GNU Parallel
GNU Parallel brings the benefits of multicore processing to the command line.
Recent trends in computing are toward more cores doing more tasks at once. These days, you are likely to have a dual- or quad-core CPU in your laptop, and perhaps 4, 6, 12, or 16 cores in your server and desktop machines.
With all these CPU cores floating around your home network, it might seem hard for you to make the most effective use of your machines at the command line. After all, the command line normally processes things in serial – one command at a time.
To help take advantage of modern multicore machines, CPU-intensive programs have been modified so they can run many subtasks in parallel.

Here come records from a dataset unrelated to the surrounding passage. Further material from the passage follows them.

## Module_Wrapper
module Module_Wrapper (
    input logic ACLK,
    input logic ARESETN,
    input  logic [31:0] AWADDR,
    input  logic AWVALID,
    output logic AWREADY,
    input  logic [31:0] WDATA,
    input  logic WVALID,
    output logic WREADY,
    output logic [1:0] BRESP,
    output logic BVALID,
    input  logic BREADY,
    output logic [1:0] SS,
    output logic MOSI,
    output logic SCLK,
    input  logic MISO
);
make LEC_CHECK=0 ABC_AREA=1 CAP_MARGIN=40 CELL_PAD_IN_SITES_DETAIL_PLACEMENT=0 CORE_MARGIN=2 CORE_UTILIZATION=72 CTS_CLUSTER_DIAMETER=188 CTS_CLUSTER_SIZE=15 GPL_ROUTABILITY_DRIVEN=0 MAX_ROUTING_LAYER=met5 PLACE_DENSITY_LB_ADDON=0.06 SETUP_SLACK_MARGIN=-0.09 SLEW_MARGIN=20 TNS_END_PERCENT=80 finish   # period 2.14 ns
run.sh (not shown) runs the stock make flow with config.mk's settings and CLKGATE_MAP_FILE=.
The starting point reached the layout checks and failed them: setup timing.
Change:
- CAP_MARGIN: 40 -> 20
- CELL_PAD_IN_SITES_DETAIL_PLACEMENT: 0 -> not set
- CTS_CLUSTER_DIAMETER: 188 -> 79
- CTS_CLUSTER_SIZE: 15 -> not set
- GPL_ROUTABILITY_DRIVEN: 0 -> not set
- MAX_ROUTING_LAYER: met5 -> not set
- PLACE_DENSITY_LB_ADDON: 0.06 -> 0.3
- SETUP_SLACK_MARGIN: -0.09 -> -0.1
- TNS_END_PERCENT: 80 -> not set
The changed run finished but failed the layout checks on setup timing. Global-route usage went up by 3.8 points. Via count went up by a little under a tenth. Final cell count went up slightly. Sequential share of layout area went down by 1.9 points. Critical path depth went down by 1. Count of clock-buffer cells in the layout went up by 15. Non-clock buffer count went up by 26. Power went up by roughly a tenth. Register-to-register slack gets worse by 90 ps. Utilization went up by 2.5 points. Clock power went up by a quarter to a third.

Starting RTL as in the previous note.
==> flow/config.mk <==
export PLATFORM = sky130hd
export DESIGN_NAME = Module_Wrapper
export DESIGN_NICKNAME = Module_Wrapper
export VERILOG_FILES = /design/flow/design.v
export SDC_FILE = /design/flow/constraint.sdc
export NUM_CORES = 4
export LEC_CHECK = 0
export CAP_MARGIN = 20
export CORE_MARGIN = 2
export CORE_UTILIZATION = 40
export MAX_ROUTING_LAYER = met4
export MIN_ROUTING_LAYER = met2
export SLEW_MARGIN = 20
==> flow/constraint.sdc <==
create_clock -name core_clock -period 3.4 [get_ports {ACLK}]
set_input_delay 0.6800 -clock core_clock [delete_from_list [all_inputs] [get_ports {ACLK}]]
set_output_delay 0.6800 -clock core_clock [all_outputs]
set_load 0.01 [all_outputs]
Then changed:
Settings changed: CORE_UTILIZATION 40 to 8, MAX_ROUTING_LAYER met4 to default, MIN_ROUTING_LAYER met2 to default.
Clock period 3.4 ns to 10.8 ns, I/O delays scaled along.
After rerunning: The new run finished with timing, DRC and antenna clean; non-clock buffer count shrinks by 5; sequential power is lower by well over a third; sequential share of layout area came out lower by 7.1 points; die size rises to 4.9 times its value; register-to-register slack is better by 6900 ps.
Then changed:
Settings changed: CORE_UTILIZATION 8 to 40.
Clock period 10.8 ns to 3.86 ns, I/O delays scaled along.
After rerunning: Routed wire length drops by 15%; clock skew falls by 27 ps; global-route usage climbs by 12 points; clock-buffer cell count climbs by 31; area after synthesis stays the same; core utilization went up by 37 points; final cell count shrinks by 58%; power increases to 2.9 times its value; via count stays flat; register-to-register slack is worse by 6400 ps; sequential cell count is unchanged.

wip/cedar:
Starting RTL as in the previous note.
==> flow/design.v (excerpt) <==
module Module_Wrapper (
    input logic ACLK,
    input logic ARESETN,
    input  logic [31:0] AWADDR,
    input  logic AWVALID,
    output logic AWREADY,
    input  logic [31:0] WDATA,
    input  logic WVALID,
    output logic WREADY,
    output logic [1:0] BRESP,
    output logic BVALID,
    input  logic BREADY,
    output logic [1:0] SS,
    output logic MOSI,
    output logic SCLK,
    input  logic MISO
);
    logic sclk_int, sclk_tick;
    logic fready_full, fready_empty;
    logic wr_en, rd_en;
    logic [31:0] tx_data_bus, ss_data_bus;
    logic [31:0] fifo_tx_out, fifo_ss_out;
    logic [33:0] data_to_master;
    logic go, dready, sresp;
    logic tx_full, tx_empty, ss_full, ss_empty;
    FDIVIDER fdiv_inst (
        .ACLK(ACLK),
        .RESTN(ARESETN),
        .SCLK(sclk_int),
        .TICK(sclk_tick)
    );
    AXI_SLAVE axi_inst (
        .ACLK(ACLK),
        .ARESETN(ARESETN),
        .AWADDR(AWADDR), .AWVALID(AWVALID), .AWREADY(AWREADY),
        .WDATA(WDATA), .WVALID(WVALID), .WREADY(WREADY),
        .BRESP(BRESP), .BVALID(BVALID), .BREADY(BREADY),
        .FREADY_full(fready_full),
        .wr_en(wr_en),
        .Tx_data_out(tx_data_bus),
        .SS_data_out(ss_data_bus)
    );
    Async_Tx_FIFO tx_fifo_inst (
  ...
clock: 7.0 ns
lec_check: 0
abc_area: 1
cap_margin: 20
cell_pad_in_sites_detail_placement: 2
cell_pad_in_sites_global_placement: 3
core_aspect_ratio: 0.57
core_margin: 6
core_utilization: 15
cts_cluster_diameter: 34
cts_cluster_size: 51
gpl_routability_driven: 1
gpl_timing_driven: 1
max_routing_layer: met4
setup_slack_margin: 1.59
slew_margin: 0
tns_end_percent: 95
> inputs changed (wip/cedar -> wip/raven)
# wip/cedar
export LEC_CHECK = 0
export ABC_AREA = 1
export CAP_MARGIN = 20
export CELL_PAD_IN_SITES_DETAIL_PLACEMENT = 2
export CELL_PAD_IN_SITES_GLOBAL_PLACEMENT = 3
export CORE_ASPECT_RATIO = 0.57
export CORE_MARGIN = 6
export CORE_UTILIZATION = 15
export CTS_CLUSTER_DIAMETER = 34
export CTS_CLUSTER_SIZE = 51
export GPL_ROUTABILITY_DRIVEN = 1
export GPL_TIMING_DRIVEN = 1
export MAX_ROUTING_LAYER = met4
export SETUP_SLACK_MARGIN = 1.59
export SLEW_MARGIN = 0
export TNS_END_PERCENT = 95
create_clock -name core_clock -period 7.0 [get_ports {ACLK}]
# wip/raven
export LEC_CHECK = 0
export CAP_MARGIN = 20
export CORE_MARGIN = 2
export CORE_UTILIZATION = 29
export SLEW_MARGIN = 20
create_clock -name core_clock -period 3.86 [get_ports {ACLK}]
[summary]
[compare] base=wip/cedar new=wip/raven: slack of the worst reg-to-reg path fell by 2.31 ns, count of clock-buffer cells in the layout fell by 50.
In wip/raven, the wire length of the first global-routing pass came out about 35% below the value in wip/cedar.
Diff wip/cedar -> wip/raven | worst setup slack | decrease of 2.13 ns
Detail-routed net length per standard cell is lower on wip/cedar
On number of signal-net buffers in the layout, the higher figure sits with wip/raven, not wip/cedar.
In wip/raven relative to wip/cedar, clock buffer count from CTS had gone down by more than a quarter.
#### Input delta (wip/lagoon over wip/raven)
# wip/raven
export LEC_CHECK = 0
export CAP_MARGIN = 20
export CORE_MARGIN = 2
export CORE_UTILIZATION = 29
export SLEW_MARGIN = 20
create_clock -name core_clock -period 3.86 [get_ports {ACLK}]
# wip/lagoon
export LEC_CHECK = 0
export CAP_MARGIN = 20
export CORE_MARGIN = 2
export CORE_UTILIZATION = 72
export SETUP_SLACK_MARGIN = -0.1
export SLEW_MARGIN = 20
create_clock -name core_clock -period 2.14 [get_ports {ACLK}]
Notes after the runs:
- No crash in wip/lagoon: every stage finished, but the layout fails its final checks due to negative setup slack.
- In the floorplan summary, wip/lagoon is listed with a die area less than that of wip/raven.
- Compared with wip/raven, in wip/lagoon non-filler instance count after layout now smaller, total clock buffers created by CTS decreased by 6.7% relative to the old numbers, fraction of met2 tracks used by global routing rose 33 points, part of the power in the clock network moved down, total track usage up 20 points.
- Compared with wip/raven, wip/lagoon shows cell-internal power that has gone up by more than half.
- Re largest driver fanout on the critical path: wip/lagoon is 3 down on wip/raven.
- wip/lagoon against wip/raven: hold slack lost 0.068 ns, via count picked up an extra about 8%.
diff inputs: wip/lagoon => wip/umber
# wip/lagoon
export LEC_CHECK = 0
export CAP_MARGIN = 20
export CORE_MARGIN = 2
export CORE_UTILIZATION = 72
export SETUP_SLACK_MARGIN = -0.1
export SLEW_MARGIN = 20
create_clock -name core_clock -period 2.14 [get_ports {ACLK}]
# wip/umber
export LEC_CHECK = 0
export ABC_AREA = 1
export CAP_MARGIN = 20
export CORE_MARGIN = 2
export CORE_UTILIZATION = 72
export CTS_CLUSTER_SIZE = 79
export SETUP_SLACK_MARGIN = -0.1
export SLEW_MARGIN = 20
create_clock -name core_clock -period 2.14 [get_ports {ACLK}]
==> comparison <==
To summarise wip/umber: no stage aborted, but the layout did not pass its checks, failing on negative setup slack. Per the comparison of wip/umber with wip/lagoon, height of the die rose by 1.2%; area added between synthesis and finish fell by 2.7 points; relative slew slack fell by 1.2 points. Per the comparison of wip/umber with wip/lagoon, clock buffer count moved down, final period demand of the worst path fell by 0.067 ns.

Module_Wrapper again, from the RTL that the note above started with.
export LEC_CHECK = 0
export ABC_AREA = 1
export CAP_MARGIN = 20
export CORE_MARGIN = 2
export CORE_UTILIZATION = 69
export SETUP_SLACK_MARGIN = 0.56
export SLEW_MARGIN = 20
create_clock -name core_clock -period 2.15 [get_ports {ACLK}]
The baseline reached the layout checks and failed them: setup timing.
Edit:
ABC_AREA = unset   (was 1)
CORE_UTILIZATION = 40   (was 69)
SETUP_SLACK_MARGIN = unset   (was 0.56)
clock period = 4.34 ns   (was 2.15 ns; I/O delays follow)
The changed run ran to the end with no violations.
Critical path depth decreases by 10.
Area after synthesis fell by 2.5%.
Register-to-register slack gains 1.6 ns.
Total power is lower by 50%.
Core utilization shrinks by 42 points.
Routed wire length went down by about 40%.
Design area goes down by 12%.
Die size climbs by 67%.
Global-route usage fell by 20 points.
Count of clock-buffer cells in the layout is higher by 3.
Edit:
CORE_UTILIZATION = 70   (was 40)
SETUP_SLACK_MARGIN = 0.71   (was unset)
clock period = 2.73 ns   (was 4.34 ns; I/O delays follow)
The changed run produced a clean layout.
Worst setup slack degrades by 0.62 ns.
Critical path depth climbs by 1.
Wire length came out higher by about 28%.
Flip-flop count does not change.
Clock-buffer cell count came out lower by 4.
Sequential power goes up by 59%.
Via count grows by about 13%.
Power goes up by 59%.
Design area came out higher by 3.2%.

Module_Wrapper again, from the RTL that the note above started with.
make LEC_CHECK=0 ABC_AREA=1 CAP_MARGIN=20 CORE_MARGIN=2 CORE_UTILIZATION=72 CTS_CLUSTER_DIAMETER=78 PLACE_DENSITY_LB_ADDON=0.3 SETUP_SLACK_MARGIN=-0.1 SLEW_MARGIN=20 finish   # period 2.14 ns
The baseline finished with setup timing left.
Rerun with:
ABC_AREA = not set   (was 1)
CTS_CLUSTER_DIAMETER = not set   (was 78)
PLACE_DENSITY_LB_ADDON = not set   (was 0.3)
SETUP_SLACK_MARGIN = -0.11   (was -0.1)
The changed run produced a layout that fails on setup timing; synthesized area came out lower by 2.5%; power came out lower by 1.1%; non-clock buffer count came out lower by 24.

Setup of run 1:
Module_Wrapper again, from the RTL that the note above started with.
export LEC_CHECK = 0
export CAP_MARGIN = 20
export CELL_PAD_IN_SITES_GLOBAL_PLACEMENT = 1
export CORE_MARGIN = 2
export CORE_UTILIZATION = 48
export CTS_CLUSTER_DIAMETER = 34
export GPL_ROUTABILITY_DRIVEN = 0
export GPL_TIMING_DRIVEN = 0
export MAX_ROUTING_LAYER = met4
export SLEW_MARGIN = 20
create_clock -name core_clock -period 7.0 [get_ports {ACLK}]
Every stage of the flow completed for run 1, and the final layout passed the timing, design-rule and antenna checks.
Input-level comparison between run 2 and run 1:
Settings: clearing CTS_CLUSTER_DIAMETER, which used to be 34; clearing GPL_ROUTABILITY_DRIVEN, which used to be 0; clearing CELL_PAD_IN_SITES_GLOBAL_PLACEMENT, which used to be 1; clearing GPL_TIMING_DRIVEN, which used to be 0; clearing MAX_ROUTING_LAYER, which used to be met4; swapping 48 for 65 in CORE_UTILIZATION; swapping 7.0 for 3.56 in the clock period (ns, I/O delays scaled along).
Findings:
Measured against run 2, the detailed route wirelength on metal3 of run 1 comes out at 1.11 times the reference value.
For the via count, run 2 came in 752 lower than run 1 did.
Of run 2 and run 1, the run reporting the lower sequential group share of total power was run 1.
Run comparison: run 1 capture point of the critical path tx_fifo_inst.mem[0][13]; run 2 capture point of the critical path AWREADY
[inputs] run 3 vs run 2
Settings: ABC_AREA: unset -> 1; CORE_UTILIZATION: 65 -> 72; the clock period (ns, I/O delays scaled along): 3.56 -> 10.8.
### Flow results
The higher sequential power came out of run 2.
Looking only at power, and setting everything else aside, the higher value of run 2 and run 3 goes to run 2.
Compared with run 2, run 3 shows cell count that has gone up by more than a quarter.
Run 3: growth of design area from synthesis to finish 2.5 points below run 2
[inputs] run 4 vs run 3
Settings: an added PLACE_DENSITY of 0.4; an added SETUP_SLACK_MARGIN of -0.34; a change of the clock period (ns, I/O delays scaled along) from 10.8 to 6.81.
### Flow results
- From run 3 to run 4 the numbers moved as follows: share of the clock period used by the worst path increased 13 points; number of sequential cells in the layout essentially unchanged; total length of routed met2 wires decreased 4.1%; first-pass detailed-route iteration total decreased 1.
- Comparing run 4 and run 3, the higher sequential share of layout area was measured on run 4.
- Run 4 ends up with a sequential group share of total power that is 1.0 points higher than in run 3.
- Changes observed in run 4 relative to run 3: via count of the first global-routing pass lower, die outline area roughly the same, first-iteration DRC count higher, static leakage lower, worst reg2reg path depth lower.

## violet
Module_Wrapper again, from the RTL that the note above started with.
clock: 7.0 ns
lec_check: 0
cap_margin: 20
cell_pad_in_sites_global_placement: 1
core_margin: 2
core_utilization: 40
cts_cluster_diameter: 34
gpl_timing_driven: 0
slew_margin: 20
violet finished every step from synthesis to the final layout, and the layout passed the timing, design-rule and antenna checks.
Relative to violet, the following input files were edited for nickel:
Settings: CTS_CLUSTER_DIAMETER no longer set, was 34; CELL_PAD_IN_SITES_GLOBAL_PLACEMENT no longer set, was 1; GPL_TIMING_DRIVEN no longer set, was 0; CORE_UTILIZATION now 67, was 40; the clock period (ns, I/O delays scaled along) now 3.29, was 7.0.
Findings:
nickel: no failed stages, no open violations at the end
For tally of filler cells in the layout, dividing the value from nickel by the value from violet gives 0.42.
Filler-free cell count of the finished design: violet and nickel compared, lower one is nickel
Worst setup path startpoint: ARESETN -> violet, ss_fifo_inst.wr_ptr_gry[4]$_SDFFE_PN0P_ -> nickel
In nickel the register-to-register slack turned out 3210 ps lower than in violet.
Compared with violet, in nickel area growth from synthesis to layout went down 10 points, clock-buffer cell count went down 57, total wire length after detailed routing went down 12%.
Input-level comparison between fjord and nickel:
Settings: changing CORE_UTILIZATION from 67 to 40; changing the clock period (ns, I/O delays scaled along) from 3.29 to 7.0.
==> results <==
When fjord is set beside nickel, its number of buffers other than clock buffers in the final layout turns out to be 17% smaller.
Measured against fjord, the routed length per placed instance of nickel comes out at 1.18 times the reference value.
Row share of total power in the clock network: fjord higher / nickel lower
Against nickel as the reference, fjord delivers a lower cell-internal power.
Post-layout worst setup margin is lower on nickel
Summary of the comparison: design area is higher in fjord, relative to nickel.
In the metrics for fjord and nickel, the one carrying the lower routed wire length is fjord.
Diff fjord and nickel: routed length on met2 lower in fjord
Power on fjord is ahead of nickel.
fjord: layout buffering overhead excluding clock cells lower than nickel
Diff fjord and nickel: number of clock buffers inserted by TritonCTS higher in fjord
### fjord -> onyx
Settings: putting CTS_CLUSTER_DIAMETER at 34 where nothing was set; swapping 2 for 5 in CORE_MARGIN; putting MAX_ROUTING_LAYER at met4 where nothing was set; putting GPL_ROUTABILITY_DRIVEN at 0 where nothing was set; putting TNS_END_PERCENT at 95 where nothing was set; putting CELL_PAD_IN_SITES_GLOBAL_PLACEMENT at 1 where nothing was set; putting GPL_TIMING_DRIVEN at 0 where nothing was set; putting CORE_ASPECT_RATIO at 0.57 where nothing was set; swapping 40 for 48 in CORE_UTILIZATION.
Findings:
[diff] overall routed net length, onyx relative to fjord: regression. In the metrics for fjord and onyx, the one carrying the lower worst-case setup slack after placement is onyx. Clock power share up 3.8 points in onyx wrt fjord. Against fjord, achievable frequency in onyx fell by more than 10%. Total power (onyx vs. fjord) increases by a little under 10%. Relative to fjord, the portion of total power attributed to sequential cells of onyx is lower by 3.9 points.
#### Input delta (juniper over onyx)
Settings: swapping 1 for 3 in CELL_PAD_IN_SITES_GLOBAL_PLACEMENT; putting CELL_PAD_IN_SITES_DETAIL_PLACEMENT at 2 where nothing was set; swapping 0 for 1 in GPL_TIMING_DRIVEN.
==> comparison <==
The clock power of juniper was inferior to that of onyx.
The cell with the largest stage delay on the worst path comes out sky130_fd_sc_hd__clkbuf_1 in one run and sky130_fd_sc_hd__clkdlybuf4s50_1 in the other, namely in onyx and juniper respectively.
onyx -> juniper: leakage component of the power decreased by a few percent
Setup slack in juniper is larger than in onyx.
Power and IR drop assume default switching activity.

For example, instead of using bzip2 to compress a tarball, pbzip2 allows you to use many cores at once for the compression. Likewise, video and audio encoding can normally take advantage of more than one CPU core during the encode process.
GNU parallel [1] helps you take advantage of the CPU cores on your local machine, and you can even distribute the load to many machines on the network. Remote command execution uses SSH to get access to other machines, and Control Master connections [2] can help you avoid frequently spawning new SSH connections.
If you are already familiar with the xargs command [3], you can use GNU parallel as a drop-in replacement and start executing many things at once right away.
Surprisingly, the parallel command was not packaged for Fedora 13 or the Fedora Rawhide development version at the time of writing this article. Luckily, parallel itself is a Perl script, and it can be installed easily with the source tarball and the ./configure; make; sudo make install command sequence. Documentation is available in both HTML format and as a man page.
Getting into It …
At its core, GNU Parallel is about executing programs on files. In the most common usage, parallel takes a list of files as its standard input and a command to execute on each file.
To use Parallel this way, you normally run the find command to get the list of files, perhaps with the use of some filtering with find to remove the files you don’t want in the list, and then pipe that file list to Parallel. Parallel will take a file name from the list and execute the command on it, then move to the next file name and execute the command on that file, and so on.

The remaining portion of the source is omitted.